I like to introduce readers of this blog to people I respect, to scholars and writers who are thoughtful and insightful.
Here is someone you should read.
Aaron Pallas of Teachers College, Columbia University, is one of the wisest, most perceptive observers of trends in American education.
He just finished a study of why middle-school teachers leave. It came out around the same time as The New Teachers Project report on “the Irreplaceables.” He compares the two studies here.
Where the two diverge is that the TNTP report thinks it is relatively easy to identify the best and the worst teachers in a year. You give a bonus to the former and get rid of the latter.

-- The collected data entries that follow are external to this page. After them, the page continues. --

### src/rtl/plht_pkg.sv
package plht_pkg;

    // Configuration register width and the fixed 12.4 fraction.
    localparam int CFG_W     = 8;
    localparam int FRAC_BITS = 4;
    // Radius in coordinate units: (line_width + brush_width) << FRAC_BITS.
    localparam int RAD_W     = CFG_W + 1 + FRAC_BITS;

    // Configuration register indexes; each register sits at four times its index.
    typedef logic t_reg_idx;
    localparam t_reg_idx REG_LINE_WIDTH  = 1'b0;
    localparam t_reg_idx REG_BRUSH_WIDTH = 1'b1;

    // Multiplier operand sources.
    typedef logic [3:0] t_opnd;
    localparam t_opnd OPND_DX    = 4'd0;
    localparam t_opnd OPND_DY    = 4'd1;
    localparam t_opnd OPND_PX    = 4'd2;
    localparam t_opnd OPND_PY    = 4'd3;
    localparam t_opnd OPND_EX    = 4'd4;
    localparam t_opnd OPND_EY    = 4'd5;
    localparam t_opnd OPND_RAD   = 4'd6;
    localparam t_opnd OPND_R2_LO = 4'd7;
    localparam t_opnd OPND_R2_HI = 4'd8;
    localparam t_opnd OPND_CR_LO = 4'd9;
    localparam t_opnd OPND_CR_HI = 4'd10;
    localparam t_opnd OPND_L2_LO = 4'd11;
    localparam t_opnd OPND_L2_HI = 4'd12;

    // Accumulator operations.
    typedef logic [1:0] t_accop;
    localparam t_accop ACC_NONE = 2'd0;
    localparam t_accop ACC_LOAD = 2'd1;
    localparam t_accop ACC_ADD  = 2'd2;
    localparam t_accop ACC_SUB  = 2'd3;

    // Product alignment in whole operand chunks.
    typedef logic [1:0] t_shift;
    localparam t_shift SH_0 = 2'd0;
    localparam t_shift SH_1 = 2'd1;
    localparam t_shift SH_2 = 2'd2;

    // Register that also takes the new accumulator value.
    typedef logic [2:0] t_dst;
    localparam t_dst DST_NONE  = 3'd0;
    localparam t_dst DST_LEN2  = 3'd1;
    localparam t_dst DST_DOT   = 3'd2;
    localparam t_dst DST_CROSS = 3'd3;
    localparam t_dst DST_R2    = 3'd4;

    typedef struct packed {
        logic   cap;
        t_opnd  sel_a;
        t_opnd  sel_b;
        t_accop op;
        t_shift shift;
        t_dst   dst;
    } t_dp_cmd;

    typedef struct packed {
        logic len2_zero;
        logic dot_neg;
        logic dot_gt_len2;
        logic acc_neg;
        logic pipe_busy;
    } t_dp_stat;

endpackage

### src/rtl/plht_dpath.sv
module plht_dpath import plht_pkg::*; #(
    parameter int COORD_BITS = 16
) (
    input  logic                  i_clk,
    input  logic                  i_rst_n,
    input  t_dp_cmd               i_cmd,
    input  logic [COORD_BITS-1:0] i_vertex_x,
    input  logic [COORD_BITS-1:0] i_vertex_y,
    input  logic [COORD_BITS-1:0] i_query_x,
    input  logic [COORD_BITS-1:0] i_query_y,
    input  logic                  i_first_vertex,
    input  logic [CFG_W-1:0]      i_line_width,
    input  logic [CFG_W-1:0]      i_brush_width,
    output t_dp_stat              o_stat
);

    // Coordinate differences need one extra bit; their magnitudes fit COORD_BITS.
    localparam int DW = COORD_BITS + 1;
    localparam int PW = (COORD_BITS + 1 > RAD_W) ? COORD_BITS + 1 : RAD_W;
    localparam int AW = 4 * PW + 1;

    logic [COORD_BITS-1:0] r_prev_x, r_prev_y, r_qx, r_qy;
    logic [DW-1:0]         r_px, r_py, r_dx, r_dy, r_ex, r_ey;

    logic [2*PW-1:0]       r_prod;
    logic                  r_p_valid, r_p_neg, r_p_load;
    t_shift                r_p_shift;
    t_dst                  r_p_dst;

    logic [AW-1:0]         r_acc;
    logic [2*PW-1:0]       r_len2, r_r2;
    logic signed [2*PW:0]  r_dot;
    logic [2*PW:0]         r_cross;

    logic [CFG_W:0]        w_rsum;
    logic [PW-1:0]         w_rad;
    logic [2*PW:0]         w_cross_abs;
    logic [PW:0]           w_opa, w_opb;
    logic [AW-1:0]         w_shifted, w_term, w_base, w_acc_next;

    function automatic logic [PW-1:0] mag_of(input logic [DW-1:0] v);
        logic [DW-1:0] u;
        u = v[DW-1] ? (~v + 1'b1) : v;
        return PW'(u[COORD_BITS-1:0]);
    endfunction

    // Returns {sign, magnitude} of the selected multiplier operand.
    function automatic logic [PW:0] pick(
        input t_opnd           sel,
        input logic [DW-1:0]   px, py, dx, dy, ex, ey,
        input logic [PW-1:0]   rad,
        input logic [2*PW-1:0] r2, cr, l2
    );
        logic [PW:0] v;
        unique case (sel)
            OPND_DX:    v = {dx[DW-1], mag_of(dx)};
            OPND_DY:    v = {dy[DW-1], mag_of(dy)};
            OPND_PX:    v = {px[DW-1], mag_of(px)};
            OPND_PY:    v = {py[DW-1], mag_of(py)};
            OPND_EX:    v = {ex[DW-1], mag_of(ex)};
            OPND_EY:    v = {ey[DW-1], mag_of(ey)};
            OPND_RAD:   v = {1'b0, rad};
            OPND_R2_LO: v = {1'b0, r2[PW-1:0]};
            OPND_R2_HI: v = {1'b0, r2[2*PW-1:PW]};
            OPND_CR_LO: v = {1'b0, cr[PW-1:0]};
            OPND_CR_HI: v = {1'b0, cr[2*PW-1:PW]};
            OPND_L2_LO: v = {1'b0, l2[PW-1:0]};
            OPND_L2_HI: v = {1'b0, l2[2*PW-1:PW]};
            default:    v = '0;
        endcase
        return v;
    endfunction

    assign w_rsum      = {1'b0, i_line_width} + {1'b0, i_brush_width};
    assign w_rad       = PW'({w_rsum, {FRAC_BITS{1'b0}}});
    assign w_cross_abs = r_cross[2*PW] ? (~r_cross + 1'b1) : r_cross;

    assign w_opa = pick(i_cmd.sel_a, r_px, r_py, r_dx, r_dy, r_ex, r_ey, w_rad,
                        r_r2, w_cross_abs[2*PW-1:0], r_len2);
    assign w_opb = pick(i_cmd.sel_b, r_px, r_py, r_dx, r_dy, r_ex, r_ey, w_rad,
                        r_r2, w_cross_abs[2*PW-1:0], r_len2);

    // Vertex capture: differences against the previous vertex and held point.
    always_ff @(posedge i_clk) begin
        if (!i_rst_n) begin
            r_prev_x <= '0;
            r_prev_y <= '0;
            r_qx     <= '0;
            r_qy     <= '0;
        end else if (i_cmd.cap) begin
            r_prev_x <= i_vertex_x;
            r_prev_y <= i_vertex_y;
            if (i_first_vertex) begin
                r_qx <= i_query_x;
                r_qy <= i_query_y;
            end
        end
    end

    always_ff @(posedge i_clk) begin
        if (i_cmd.cap) begin
            r_px <= {r_qx[COORD_BITS-1], r_qx} - {r_prev_x[COORD_BITS-1], r_prev_x};
            r_py <= {r_qy[COORD_BITS-1], r_qy} - {r_prev_y[COORD_BITS-1], r_prev_y};
            r_dx <= {i_vertex_x[COORD_BITS-1], i_vertex_x}
                    - {r_prev_x[COORD_BITS-1], r_prev_x};
            r_dy <= {i_vertex_y[COORD_BITS-1], i_vertex_y}
                    - {r_prev_y[COORD_BITS-1], r_prev_y};
            r_ex <= {r_qx[COORD_BITS-1], r_qx} - {i_vertex_x[COORD_BITS-1], i_vertex_x};
            r_ey <= {r_qy[COORD_BITS-1], r_qy} - {i_vertex_y[COORD_BITS-1], i_vertex_y};
        end
    end

    // Multiply stage: unsigned magnitudes, the sign travels with the product.
    always_ff @(posedge i_clk) begin
        if (!i_rst_n) begin
            r_p_valid <= 1'b0;
        end else begin
            r_p_valid <= (i_cmd.op != ACC_NONE);
        end
    end

    always_ff @(posedge i_clk) begin
        r_prod    <= w_opa[PW-1:0] * w_opb[PW-1:0];
        r_p_neg   <= w_opa[PW] ^ w_opb[PW] ^ (i_cmd.op == ACC_SUB);
        r_p_load  <= (i_cmd.op == ACC_LOAD);
        r_p_shift <= i_cmd.shift;
        r_p_dst   <= i_cmd.dst;
    end

    // Accumulate stage.
    always_comb begin
        unique case (r_p_shift)
            SH_0:    w_shifted = AW'(r_prod);
            SH_1:    w_shifted = AW'(r_prod) << PW;
            SH_2:    w_shifted = AW'(r_prod) << (2 * PW);
            default: w_shifted = AW'(r_prod);
        endcase
    end

    assign w_term     = r_p_neg ? (~w_shifted + 1'b1) : w_shifted;
    assign w_base     = r_p_load ? '0 : r_acc;
    assign w_acc_next = w_base + w_term;

    always_ff @(posedge i_clk) begin
        if (r_p_valid) begin
            r_acc <= w_acc_next;
            unique case (r_p_dst)
                DST_LEN2:  r_len2  <= w_acc_next[2*PW-1:0];
                DST_DOT:   r_dot   <= $signed(w_acc_next[2*PW:0]);
                DST_CROSS: r_cross <= w_acc_next[2*PW:0];
                DST_R2:    r_r2    <= w_acc_next[2*PW-1:0];
                default:   ;
            endcase
        end
    end

    assign o_stat.len2_zero   = (r_len2 == '0);
    assign o_stat.dot_neg     = r_dot[2*PW];
    assign o_stat.dot_gt_len2 = (r_dot > $signed({1'b0, r_len2}));
    assign o_stat.acc_neg     = r_acc[AW-1];
    assign o_stat.pipe_busy   = r_p_valid;

endmodule

### src/rtl/plht_ctrl.sv
module plht_ctrl import plht_pkg::*; (
    input  logic     i_clk,
    input  logic     i_rst_n,
    input  logic     i_in_valid,
    input  logic     i_first_vertex,
    input  logic     i_last_vertex,
    input  logic     i_out_ready,
    input  t_dp_stat i_stat,
    output logic     o_in_ready,
    output logic     o_out_valid,
    output logic     o_hit,
    output t_dp_cmd  o_cmd
);

    localparam logic [4:0] ST_IDLE  = 5'd0;
    localparam logic [4:0] ST_R2    = 5'd1;
    localparam logic [4:0] ST_L2A   = 5'd2;
    localparam logic [4:0] ST_L2B   = 5'd3;
    localparam logic [4:0] ST_DTA   = 5'd4;
    localparam logic [4:0] ST_DTB   = 5'd5;
    localparam logic [4:0] ST_CRA   = 5'd6;
    localparam logic [4:0] ST_CRB   = 5'd7;
    localparam logic [4:0] ST_NA    = 5'd8;
    localparam logic [4:0] ST_NB    = 5'd9;
    localparam logic [4:0] ST_NC    = 5'd10;
    localparam logic [4:0] ST_F0    = 5'd11;
    localparam logic [4:0] ST_F1    = 5'd12;
    localparam logic [4:0] ST_F2    = 5'd13;
    localparam logic [4:0] ST_F3    = 5'd14;
    localparam logic [4:0] ST_F4    = 5'd15;
    localparam logic [4:0] ST_F5    = 5'd16;
    localparam logic [4:0] ST_F6    = 5'd17;
    localparam logic [4:0] ST_F7    = 5'd18;
    localparam logic [4:0] ST_DRAIN = 5'd19;
    localparam logic [4:0] ST_FIN   = 5'd20;
    localparam logic [4:0] ST_EMIT  = 5'd21;

    logic [4:0] r_state, n_state;
    logic       r_hit_so_far, n_hit_so_far;
    logic       r_last, n_last;
    logic       r_far, n_far;
    logic       r_out_valid, n_out_valid;
    logic       r_out_hit, n_out_hit;
    t_opnd      w_near_x, w_near_y;

    function automatic t_dp_cmd mul_cmd(input t_opnd a, input t_opnd b, input t_accop op,
                                        input t_shift sh, input t_dst dst);
        t_dp_cmd c;
        c.cap   = 1'b0;
        c.sel_a = a;
        c.sel_b = b;
        c.op    = op;
        c.shift = sh;
        c.dst   = dst;
        return c;
    endfunction

    assign w_near_x = r_far ? OPND_EX : OPND_PX;
    assign w_near_y = r_far ? OPND_EY : OPND_PY;

    always_comb begin
        n_state      = r_state;
        n_hit_so_far = r_hit_so_far;
        n_last       = r_last;
        n_far        = r_far;
        n_out_valid  = r_out_valid && !i_out_ready;
        n_out_hit    = r_out_hit;
        o_cmd        = mul_cmd(OPND_DX, OPND_DX, ACC_NONE, SH_0, DST_NONE);
        unique case (r_state)
            ST_IDLE: begin
                if (i_in_valid) begin
                    o_cmd.cap = 1'b1;
                    n_last    = i_last_vertex;
                    if (i_first_vertex) begin
                        n_hit_so_far = 1'b0;
                        n_state      = i_last_vertex ? ST_EMIT : ST_IDLE;
                    end else begin
                        n_state = ST_R2;
                    end
                end
            end
            ST_R2: begin
                o_cmd   = mul_cmd(OPND_RAD, OPND_RAD, ACC_LOAD, SH_0, DST_R2);
                n_state = ST_L2A;
            end
            ST_L2A: begin
                o_cmd   = mul_cmd(OPND_DX, OPND_DX, ACC_LOAD, SH_0, DST_NONE);
                n_state = ST_L2B;
            end
            ST_L2B: begin
                o_cmd   = mul_cmd(OPND_DY, OPND_DY, ACC_ADD, SH_0, DST_LEN2);
                n_state = ST_DTA;
            end
            ST_DTA: begin
                o_cmd   = mul_cmd(OPND_PX, OPND_DX, ACC_LOAD, SH_0, DST_NONE);
                n_state = ST_DTB;
            end
            ST_DTB: begin
                o_cmd   = mul_cmd(OPND_PY, OPND_DY, ACC_ADD, SH_0, DST_DOT);
                n_state = ST_CRA;
            end
            ST_CRA: begin
                o_cmd   = mul_cmd(OPND_PX, OPND_DY, ACC_LOAD, SH_0, DST_NONE);
                n_state = ST_CRB;
            end
            ST_CRB: begin
                // Length and dot product have settled by now; pick the test.
                o_cmd = mul_cmd(OPND_PY, OPND_DX, ACC_SUB, SH_0, DST_CROSS);
                n_far = !(i_stat.len2_zero || i_stat.dot_neg);
                if (i_stat.len2_zero || i_stat.dot_neg || i_stat.dot_gt_len2) begin
                    n_state = ST_NA;
                end else begin
                    n_state = ST_F0;
                end
            end
            ST_NA: begin
                o_cmd   = mul_cmd(OPND_RAD, OPND_RAD, ACC_LOAD, SH_0, DST_NONE);
                n_state = ST_NB;
            end
            ST_NB: begin
                o_cmd   = mul_cmd(w_near_x, w_near_x, ACC_SUB, SH_0, DST_NONE);
                n_state = ST_NC;
            end
            ST_NC: begin
                o_cmd   = mul_cmd(w_near_y, w_near_y, ACC_SUB, SH_0, DST_NONE);
                n_state = ST_DRAIN;
            end
            ST_F0: begin
                o_cmd   = mul_cmd(OPND_R2_LO, OPND_L2_LO, ACC_LOAD, SH_0, DST_NONE);
                n_state = ST_F1;
            end
            ST_F1: begin
                o_cmd   = mul_cmd(OPND_R2_LO, OPND_L2_HI, ACC_ADD, SH_1, DST_NONE);
                n_state = ST_F2;
            end
            ST_F2: begin
                o_cmd   = mul_cmd(OPND_R2_HI, OPND_L2_LO, ACC_ADD, SH_1, DST_NONE);
                n_state = ST_F3;
            end
            ST_F3: begin
                o_cmd   = mul_cmd(OPND_R2_HI, OPND_L2_HI, ACC_ADD, SH_2, DST_NONE);
                n_state = ST_F4;
            end
            ST_F4: begin
                o_cmd   = mul_cmd(OPND_CR_LO, OPND_CR_LO, ACC_SUB, SH_0, DST_NONE);
                n_state = ST_F5;
            end
            ST_F5: begin
                o_cmd   = mul_cmd(OPND_CR_LO, OPND_CR_HI, ACC_SUB, SH_1, DST_NONE);
                n_state = ST_F6;
            end
            ST_F6: begin
                o_cmd   = mul_cmd(OPND_CR_HI, OPND_CR_LO, ACC_SUB, SH_1, DST_NONE);
                n_state = ST_F7;
            end
            ST_F7: begin
                o_cmd   = mul_cmd(OPND_CR_HI, OPND_CR_HI, ACC_SUB, SH_2, DST_NONE);
                n_state = ST_DRAIN;
            end
            ST_DRAIN: begin
                n_state = ST_FIN;
            end
            ST_FIN: begin
                // A non-negative margin means the point is within the radius.
                n_hit_so_far = r_hit_so_far || !i_stat.acc_neg;
                n_state      = r_last ? ST_EMIT : ST_IDLE;
            end
            ST_EMIT: begin
                if (!r_out_valid || i_out_ready) begin
                    n_out_valid = 1'b1;
                    n_out_hit   = r_hit_so_far;
                    n_state     = ST_IDLE;
                end
            end
            default: begin
                n_state = ST_IDLE;
            end
        endcase
    end

    always_ff @(posedge i_clk) begin
        if (!i_rst_n) begin
            r_state      <= ST_IDLE;
            r_hit_so_far <= 1'b0;
            r_last       <= 1'b0;
            r_far        <= 1'b0;
            r_out_valid  <= 1'b0;
        end else begin
            r_state      <= n_state;
            r_hit_so_far <= n_hit_so_far;
            r_last       <= n_last;
            r_far        <= n_far;
            r_out_valid  <= n_out_valid;
        end
    end

    always_ff @(posedge i_clk) begin
        r_out_hit <= n_out_hit;
    end

    assign o_in_ready  = (r_state == ST_IDLE);
    assign o_out_valid = r_out_valid;
    assign o_hit       = r_out_hit;

endmodule

### src/rtl/polyline_hit_test_core.sv
// Channel  Direction  Handshake                  Word
// input    in         i_in_valid / o_in_ready    vertex, query point, first/last marks
// output   out        o_out_valid / i_out_ready  hit flag, one per polyline
// config   in         psel/penable/pwrite        line_width at 0x0, brush_width at 0x4
//
// A first vertex that is not last is only captured; a first vertex that is also last goes
// straight to the output word; any other vertex runs one shared multiplier through the
// endpoint distance test or the cross product test. A last vertex then loads the output word.
// The cross product test feeds operand chunks through the single multiplier.
// Reset is synchronous and active low; it restores line_width 1 and brush_width 0.
// A waiting output word does not block input; only a new result waits for it.
module polyline_hit_test_core import plht_pkg::*; #(
    parameter int COORD_BITS = 16
) (
    input  logic                  i_clk,
    input  logic                  i_rst_n,
    input  logic                  i_in_valid,
    output logic                  o_in_ready,
    input  logic [COORD_BITS-1:0] i_vertex_x,
    input  logic [COORD_BITS-1:0] i_vertex_y,
    input  logic [COORD_BITS-1:0] i_query_x,
    input  logic [COORD_BITS-1:0] i_query_y,
    input  logic                  i_first_vertex,
    input  logic                  i_last_vertex,
    output logic                  o_out_valid,
    input  logic                  i_out_ready,
    output logic                  o_hit,
    input  logic                  psel,
    input  logic                  penable,
    input  logic                  pwrite,
    input  logic [2:0]            paddr,
    input  logic [31:0]           pwdata,
    output logic [31:0]           prdata,
    output logic                  pready
);

    logic [CFG_W-1:0] r_line_width, r_brush_width;
    t_dp_cmd          w_cmd;
    t_dp_stat         w_stat;

    assign pready = 1'b1;

    always_ff @(posedge i_clk) begin
        if (!i_rst_n) begin
            r_line_width  <= CFG_W'(1);
            r_brush_width <= '0;
        end else if (psel && penable && pwrite && pready) begin
            unique case (paddr[2])
                REG_LINE_WIDTH:  r_line_width  <= pwdata[CFG_W-1:0];
                REG_BRUSH_WIDTH: r_brush_width <= pwdata[CFG_W-1:0];
                default:         ;
            endcase
        end
    end

    assign prdata = (paddr[2] == REG_BRUSH_WIDTH) ? 32'(r_brush_width) : 32'(r_line_width);

    plht_ctrl u_ctrl (
        .i_clk          (i_clk),
        .i_rst_n        (i_rst_n),
        .i_in_valid     (i_in_valid),
        .i_first_vertex (i_first_vertex),
        .i_last_vertex  (i_last_vertex),
        .i_out_ready    (i_out_ready),
        .i_stat         (w_stat),
        .o_in_ready     (o_in_ready),
        .o_out_valid    (o_out_valid),
        .o_hit          (o_hit),
        .o_cmd          (w_cmd)
    );

    plht_dpath #(
        .COORD_BITS (COORD_BITS)
    ) u_dpath (
        .i_clk          (i_clk),
        .i_rst_n        (i_rst_n),
        .i_cmd          (w_cmd),
        .i_vertex_x     (i_vertex_x),
        .i_vertex_y     (i_vertex_y),
        .i_query_x      (i_query_x),
        .i_query_y      (i_query_y),
        .i_first_vertex (i_first_vertex),
        .i_line_width   (r_line_width),
        .i_brush_width  (r_brush_width),
        .o_stat         (w_stat)
    );

`ifndef NO_ASSERTIONS
    // The multiplier pipeline must be empty whenever a new word can enter.
    a_idle_pipe_empty: assert property (@(posedge i_clk) disable iff (!i_rst_n)
        o_in_ready |-> !w_stat.pipe_busy)
        else $error("multiplier pipeline busy while accepting input");

    // A one-vertex polyline reports a miss, by way of the emit state, when the output is free.
    a_single_vertex_miss: assert property (@(posedge i_clk) disable iff (!i_rst_n)
        (i_in_valid && o_in_ready && i_first_vertex && i_last_vertex && !o_out_valid)
        |=> ##1 (o_out_valid && !o_hit))
        else $error("single vertex polyline did not report a miss");

    // A first vertex that does not close the polyline produces no word.
    a_first_no_result: assert property (@(posedge i_clk) disable iff (!i_rst_n)
        (i_in_valid && o_in_ready && i_first_vertex && !i_last_vertex && !o_out_valid)
        |=> !o_out_valid)
        else $error("result emitted for an opening vertex");
`endif

endmodule
### config.mk
export PLATFORM = sky130hd
export DESIGN_NAME = polyline_hit_test_core
export DESIGN_NICKNAME = d
export VERILOG_FILES = /design/src/rtl/plht_pkg.sv /design/src/rtl/plht_dpath.sv /design/src/rtl/plht_ctrl.sv /design/src/rtl/polyline_hit_test_core.sv
export SDC_FILE = /design/constraint.sdc
export NUM_CORES = 2
export LEC_CHECK = 0
export ABC_AREA = 1
export BUFFER_PORTS_ARGS = -buffer_cell sky130_fd_sc_hd__buf_2
export CORE_MARGIN = 5
export CORE_UTILIZATION = 40
export CTS_BUF_LIST = sky130_fd_sc_hd__clkbuf_2 sky130_fd_sc_hd__clkbuf_4 sky130_fd_sc_hd__clkbuf_8
export DETAILED_ROUTE_END_ITERATION = 12
export HOLD_SLACK_MARGIN = 0.15
export PLACE_DENSITY_LB_ADDON = 0.08
export SYNTH_ARGS = -nofsm -noshare
export SYNTH_HDL_FRONTEND = slang
export SYNTH_SLANG_ARGS = --single-unit
### constraint.sdc
create_clock -name i_clk -period 6.15 [get_ports i_clk]
set_input_delay 0.9225 -clock i_clk [delete_from_list [all_inputs] [get_ports i_clk]]
set_output_delay 0.9225 -clock i_clk [all_outputs]
set_load 0.01 [all_outputs]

As Pallas puts it, we can’t fire our way to excellence. (It was Linda Darling-Hammond who once said, memorably, in response to economist Eric Hanushek, who claims that we will see vast improvements if we fire 5-10% of teachers whose students get low scores: “We can’t fire our way to Finland.”)
Pallas does not agree. He writes:
I’m less sanguine than the TNTP authors about the ability to easily identify those teachers who are “irreplaceable” and those who are—what? Expendable? Disposable? Unsalvageable? Superfluous? The terms are so jarring that it’s hard to know how a principal might treat such a teacher with compassion and respect. Given what we know about the instability from year to year in teachers’ value-added scores as well as the learning curve of novice professionals, a reliance on a rigid classification of teachers into these two boxes seems unrealistic.
I don’t doubt that there are some individuals who are natural-born teachers, just as Michael Phelps has shown himself to be a natural-born swimmer, and perhaps their talents are revealed on Day One. But there are thousands and thousands of children and youth around the world who are competitive swimmers, and none of them is Michael Phelps. For these children and youth, as for most teachers—and there are approximately 3.5 million full-time K-12 teachers in the United States—technique and practice can yield great improvements in performance. This is perhaps even more true in teaching than in swimming, as there are many goals to which teachers must attend simultaneously, rather than just swimming fast to touch the wall as soon as possible.

If it were up to the administrators to decide who should be fired, it would be based on what your bulletin boards look like and, of course, how much you kissed their a****s.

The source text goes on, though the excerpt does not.